* **Source records**
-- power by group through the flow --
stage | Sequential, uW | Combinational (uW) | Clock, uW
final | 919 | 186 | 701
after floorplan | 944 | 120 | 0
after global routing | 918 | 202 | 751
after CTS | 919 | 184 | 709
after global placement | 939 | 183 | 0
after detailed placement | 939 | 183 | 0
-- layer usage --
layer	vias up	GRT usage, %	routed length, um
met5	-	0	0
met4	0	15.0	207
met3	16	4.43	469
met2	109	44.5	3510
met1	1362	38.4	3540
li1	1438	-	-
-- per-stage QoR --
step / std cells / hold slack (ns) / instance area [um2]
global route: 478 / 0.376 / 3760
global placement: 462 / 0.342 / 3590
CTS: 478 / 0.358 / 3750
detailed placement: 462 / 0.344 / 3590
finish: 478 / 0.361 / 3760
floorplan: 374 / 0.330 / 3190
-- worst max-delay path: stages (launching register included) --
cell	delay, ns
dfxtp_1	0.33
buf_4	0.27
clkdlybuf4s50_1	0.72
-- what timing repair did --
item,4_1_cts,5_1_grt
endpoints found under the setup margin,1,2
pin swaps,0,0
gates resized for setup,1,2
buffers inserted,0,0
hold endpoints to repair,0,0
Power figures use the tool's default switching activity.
### src/rtl/divider_pkg.sv
// Shared definitions for the iterative MIPS DIV/DIVU unit: FSM encoding,
// step count and the sign-magnitude helper used at operand capture.
package divider_pkg;

    typedef enum logic [1:0] {
        IDLE = 2'b00,
        BUSY = 2'b01,
        DONE = 2'b10
    } div_state_t;

    localparam int unsigned DIV_STEPS = 32;
    localparam logic [5:0]  LAST_STEP = 6'(DIV_STEPS - 1);

    // Magnitude of a two's-complement operand; 32'h80000000 maps to itself,
    // which is exactly the unsigned magnitude the restoring loop needs.
    function automatic logic [31:0] abs_if(input logic en, input logic [31:0] v);
        return (en && v[31]) ? (~v + 32'd1) : v;
    endfunction

endpackage

### src/rtl/divider_if.sv
// Execute-stage divide handshake: operands and control in, stall/done/results out.
interface divider_if;

    logic        startE;
    logic        signedE;
    logic [31:0] srcAE;
    logic [31:0] srcBE;
    logic        cancelE;
    logic        stallDivE;
    logic        doneE;
    logic [31:0] hiOut;
    logic [31:0] loOut;

    modport master (
        output startE, signedE, srcAE, srcBE, cancelE,
        input  stallDivE, doneE, hiOut, loOut
    );

    modport slave (
        input  startE, signedE, srcAE, srcBE, cancelE,
        output stallDivE, doneE, hiOut, loOut
    );

endinterface

### src/rtl/divider_div_step.sv
// One combinational restoring-division step on the {remainder, quotient} register.
module div_step (
    input  logic [63:0] i_rem,
    input  logic [31:0] i_divisor,
    output logic [63:0] o_rem
);

    logic [32:0] w_hi_shift;
    logic [31:0] w_sub;
    logic        w_fits;

    // The shifted partial remainder can reach 33 bits, so compare at that width.
    assign w_hi_shift = i_rem[63:31];
    assign w_sub      = i_rem[62:31] - i_divisor;
    assign w_fits     = (w_hi_shift >= {1'b0, i_divisor});

    assign o_rem = w_fits ? {w_sub, i_rem[30:0], 1'b1}
                          : {i_rem[62:0], 1'b0};

endmodule
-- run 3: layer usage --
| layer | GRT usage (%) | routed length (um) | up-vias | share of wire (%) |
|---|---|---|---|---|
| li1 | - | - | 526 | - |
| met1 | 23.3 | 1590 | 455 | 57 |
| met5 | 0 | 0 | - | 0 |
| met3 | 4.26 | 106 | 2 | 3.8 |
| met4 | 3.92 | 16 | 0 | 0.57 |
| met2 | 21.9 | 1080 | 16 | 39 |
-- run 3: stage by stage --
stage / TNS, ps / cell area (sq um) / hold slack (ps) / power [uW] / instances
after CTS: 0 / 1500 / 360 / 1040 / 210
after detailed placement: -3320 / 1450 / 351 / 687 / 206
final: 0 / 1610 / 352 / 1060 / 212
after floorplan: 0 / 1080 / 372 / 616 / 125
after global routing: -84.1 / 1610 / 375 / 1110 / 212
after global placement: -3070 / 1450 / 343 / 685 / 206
File: src/rtl/fetch_unit.sv
// Instruction fetch stage: PC generation, credit-limited memory requests,
// stale-response dropping after redirects, and the IF/ID handshake.
module fetch_unit
   import fetch_pkg::*;
#(
   parameter logic [31:0] RESET_PC = RESET_PC_DEFAULT,
   parameter int          DEPTH    = 2
) (
   input  logic        clk,
   input  logic        rst,
   output logic        imem_req_valid,
   input  logic        imem_req_ready,
   output logic [31:0] imem_req_addr,
   input  logic        imem_rsp_valid,
   input  logic [31:0] imem_rsp_data,
   output logic        if_valid,
   input  logic        if_ready,
   output logic [31:0] if_pc,
   output logic [31:0] if_inst,
   input  logic        redirect_valid,
   input  logic [31:0] redirect_pc
);

   localparam int CW = $clog2(DEPTH) + 1;

   logic [31:0]   fetch_pc;
   logic [31:0]   rsp_pc;
   logic [CW-1:0] inflight;
   logic [CW-1:0] drop;
   logic [CW-1:0] q_count;
   logic          q_empty;
   logic          q_full;
   fetch_entry_t  q_head;
   fetch_entry_t  q_push_data;
   logic          req_fire;
   logic          keep;
   logic          pop;

   // Credit rule: queued plus outstanding never exceeds the queue depth,
   // so every response always has a slot waiting for it.
   assign imem_req_valid = !rst && !redirect_valid && ((q_count + inflight) < CW'(DEPTH));
   assign imem_req_addr  = fetch_pc;
   assign req_fire       = imem_req_valid && imem_req_ready;

   // A response is kept only when it is not stale and no redirect is flushing the queue.
   assign keep        = imem_rsp_valid && (drop == '0) && !redirect_valid;
   assign pop         = !q_empty && if_ready && !redirect_valid;
   assign q_push_data = '{pc: rsp_pc, inst: imem_rsp_data};

   assign if_valid = !q_empty;
   assign if_pc    = q_head.pc;
   assign if_inst  = q_head.inst;

   fetch_queue #(.DEPTH(DEPTH)) u_queue (
      .clk       (clk),
      .rst       (rst),
      .push      (keep),
      .push_data (q_push_data),
      .pop       (pop),
      .flush     (redirect_valid),
      .head      (q_head),
      .count     (q_count),
      .empty     (q_empty),
      .full      (q_full)
   );

   // Request-side and response-side PCs; a redirect realigns both.
   always_ff @(posedge clk) begin
      if (rst) begin
         fetch_pc <= RESET_PC;
         rsp_pc   <= RESET_PC;
      end else if (redirect_valid) begin
         fetch_pc <= align_pc(redirect_pc);
         rsp_pc   <= align_pc(redirect_pc);
      end else begin
         if (req_fire) fetch_pc <= fetch_pc + 32'd4;
         if (keep)     rsp_pc   <= rsp_pc + 32'd4;
      end
   end

   // Outstanding-request and stale-response counters. inflight already
   // includes earlier stale requests, so on a redirect every request still
   // outstanding after this cycle's response becomes stale.
   always_ff @(posedge clk) begin
      if (rst) begin
         inflight <= '0;
         drop     <= '0;
      end else begin
         inflight <= inflight + CW'(req_fire) - CW'(imem_rsp_valid);
         if (redirect_valid)
            drop <= inflight - CW'(imem_rsp_valid);
         else if (imem_rsp_valid && (drop != '0))
            drop <= drop - CW'(1);
      end
   end

   a_rsp_expected: assert property (@(posedge clk) disable iff (rst)
      imem_rsp_valid |-> (inflight != '0));

   a_no_overflow: assert property (@(posedge clk) disable iff (rst)
      keep |-> (!q_full || pop));

endmodule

* **Exercise description**
Reproduce every record above exactly as it appears.

* **Completed exercise**
-- power by group through the flow --
stage | Sequential, uW | Combinational (uW) | Clock, uW
final | 919 | 186 | 701
after floorplan | 944 | 120 | 0
after global routing | 918 | 202 | 751
after CTS | 919 | 184 | 709
after global placement | 939 | 183 | 0
after detailed placement | 939 | 183 | 0
-- layer usage --
layer	vias up	GRT usage, %	routed length, um
met5	-	0	0
met4	0	15.0	207
met3	16	4.43	469
met2	109	44.5	3510
met1	1362	38.4	3540
li1	1438	-	-
-- per-stage QoR --
step / std cells / hold slack (ns) / instance area [um2]
global route: 478 / 0.376 / 3760
global placement: 462 / 0.342 / 3590
CTS: 478 / 0.358 / 3750
detailed placement: 462 / 0.344 / 3590
finish: 478 / 0.361 / 3760
floorplan: 374 / 0.330 / 3190
-- worst max-delay path: stages (launching register included) --
cell	delay, ns
dfxtp_1	0.33
buf_4	0.27
clkdlybuf4s50_1	0.72
-- what timing repair did --
item,4_1_cts,5_1_grt
endpoints found under the setup margin,1,2
pin swaps,0,0
gates resized for setup,1,2
buffers inserted,0,0
hold endpoints to repair,0,0
Power figures use the tool's default switching activity.
### src/rtl/divider_pkg.sv
// Shared definitions for the iterative MIPS DIV/DIVU unit: FSM encoding,
// step count and the sign-magnitude helper used at operand capture.
package divider_pkg;

    typedef enum logic [1:0] {
        IDLE = 2'b00,
        BUSY = 2'b01,
        DONE = 2'b10
    } div_state_t;

    localparam int unsigned DIV_STEPS = 32;
    localparam logic [5:0]  LAST_STEP = 6'(DIV_STEPS - 1);

    // Magnitude of a two's-complement operand; 32'h80000000 maps to itself,
    // which is exactly the unsigned magnitude the restoring loop needs.
    function automatic logic [31:0] abs_if(input logic en, input logic [31:0] v);
        return (en && v[31]) ? (~v + 32'd1) : v;
    endfunction

endpackage

### src/rtl/divider_if.sv
// Execute-stage divide handshake: operands and control in, stall/done/results out.
interface divider_if;

    logic        startE;
    logic        signedE;
    logic [31:0] srcAE;
    logic [31:0] srcBE;
    logic        cancelE;
    logic        stallDivE;
    logic        doneE;
    logic [31:0] hiOut;
    logic [31:0] loOut;

    modport master (
        output startE, signedE, srcAE, srcBE, cancelE,
        input  stallDivE, doneE, hiOut, loOut
    );

    modport slave (
        input  startE, signedE, srcAE, srcBE, cancelE,
        output stallDivE, doneE, hiOut, loOut
    );

endinterface

### src/rtl/divider_div_step.sv
// One combinational restoring-division step on the {remainder, quotient} register.
module div_step (
    input  logic [63:0] i_rem,
    input  logic [31:0] i_divisor,
    output logic [63:0] o_rem
);

    logic [32:0] w_hi_shift;
    logic [31:0] w_sub;
    logic        w_fits;

    // The shifted partial remainder can reach 33 bits, so compare at that width.
    assign w_hi_shift = i_rem[63:31];
    assign w_sub      = i_rem[62:31] - i_divisor;
    assign w_fits     = (w_hi_shift >= {1'b0, i_divisor});

    assign o_rem = w_fits ? {w_sub, i_rem[30:0], 1'b1}
                          : {i_rem[62:0], 1'b0};

endmodule
-- run 3: layer usage --
| layer | GRT usage (%) | routed length (um) | up-vias | share of wire (%) |
|---|---|---|---|---|
| li1 | - | - | 526 | - |
| met1 | 23.3 | 1590 | 455 | 57 |
| met5 | 0 | 0 | - | 0 |
| met3 | 4.26 | 106 | 2 | 3.8 |
| met4 | 3.92 | 16 | 0 | 0.57 |
| met2 | 21.9 | 1080 | 16 | 39 |
-- run 3: stage by stage --
stage / TNS, ps / cell area (sq um) / hold slack (ps) / power [uW] / instances
after CTS: 0 / 1500 / 360 / 1040 / 210
after detailed placement: -3320 / 1450 / 351 / 687 / 206
final: 0 / 1610 / 352 / 1060 / 212
after floorplan: 0 / 1080 / 372 / 616 / 125
after global routing: -84.1 / 1610 / 375 / 1110 / 212
after global placement: -3070 / 1450 / 343 / 685 / 206
File: src/rtl/fetch_unit.sv
// Instruction fetch stage: PC generation, credit-limited memory requests,
// stale-response dropping after redirects, and the IF/ID handshake.
module fetch_unit
   import fetch_pkg::*;
#(
   parameter logic [31:0] RESET_PC = RESET_PC_DEFAULT,
   parameter int          DEPTH    = 2
) (
   input  logic        clk,
   input  logic        rst,
   output logic        imem_req_valid,
   input  logic        imem_req_ready,
   output logic [31:0] imem_req_addr,
   input  logic        imem_rsp_valid,
   input  logic [31:0] imem_rsp_data,
   output logic        if_valid,
   input  logic        if_ready,
   output logic [31:0] if_pc,
   output logic [31:0] if_inst,
   input  logic        redirect_valid,
   input  logic [31:0] redirect_pc
);

   localparam int CW = $clog2(DEPTH) + 1;

   logic [31:0]   fetch_pc;
   logic [31:0]   rsp_pc;
   logic [CW-1:0] inflight;
   logic [CW-1:0] drop;
   logic [CW-1:0] q_count;
   logic          q_empty;
   logic          q_full;
   fetch_entry_t  q_head;
   fetch_entry_t  q_push_data;
   logic          req_fire;
   logic          keep;
   logic          pop;

   // Credit rule: queued plus outstanding never exceeds the queue depth,
   // so every response always has a slot waiting for it.
   assign imem_req_valid = !rst && !redirect_valid && ((q_count + inflight) < CW'(DEPTH));
   assign imem_req_addr  = fetch_pc;
   assign req_fire       = imem_req_valid && imem_req_ready;

   // A response is kept only when it is not stale and no redirect is flushing the queue.
   assign keep        = imem_rsp_valid && (drop == '0) && !redirect_valid;
   assign pop         = !q_empty && if_ready && !redirect_valid;
   assign q_push_data = '{pc: rsp_pc, inst: imem_rsp_data};

   assign if_valid = !q_empty;
   assign if_pc    = q_head.pc;
   assign if_inst  = q_head.inst;

   fetch_queue #(.DEPTH(DEPTH)) u_queue (
      .clk       (clk),
      .rst       (rst),
      .push      (keep),
      .push_data (q_push_data),
      .pop       (pop),
      .flush     (redirect_valid),
      .head      (q_head),
      .count     (q_count),
      .empty     (q_empty),
      .full      (q_full)
   );

   // Request-side and response-side PCs; a redirect realigns both.
   always_ff @(posedge clk) begin
      if (rst) begin
         fetch_pc <= RESET_PC;
         rsp_pc   <= RESET_PC;
      end else if (redirect_valid) begin
         fetch_pc <= align_pc(redirect_pc);
         rsp_pc   <= align_pc(redirect_pc);
      end else begin
         if (req_fire) fetch_pc <= fetch_pc + 32'd4;
         if (keep)     rsp_pc   <= rsp_pc + 32'd4;
      end
   end

   // Outstanding-request and stale-response counters. inflight already
   // includes earlier stale requests, so on a redirect every request still
   // outstanding after this cycle's response becomes stale.
   always_ff @(posedge clk) begin
      if (rst) begin
         inflight <= '0;
         drop     <= '0;
      end else begin
         inflight <= inflight + CW'(req_fire) - CW'(imem_rsp_valid);
         if (redirect_valid)
            drop <= inflight - CW'(imem_rsp_valid);
         else if (imem_rsp_valid && (drop != '0))
            drop <= drop - CW'(1);
      end
   end

   a_rsp_expected: assert property (@(posedge clk) disable iff (rst)
      imem_rsp_valid |-> (inflight != '0));

   a_no_overflow: assert property (@(posedge clk) disable iff (rst)
      keep |-> (!q_full || pop));

endmodule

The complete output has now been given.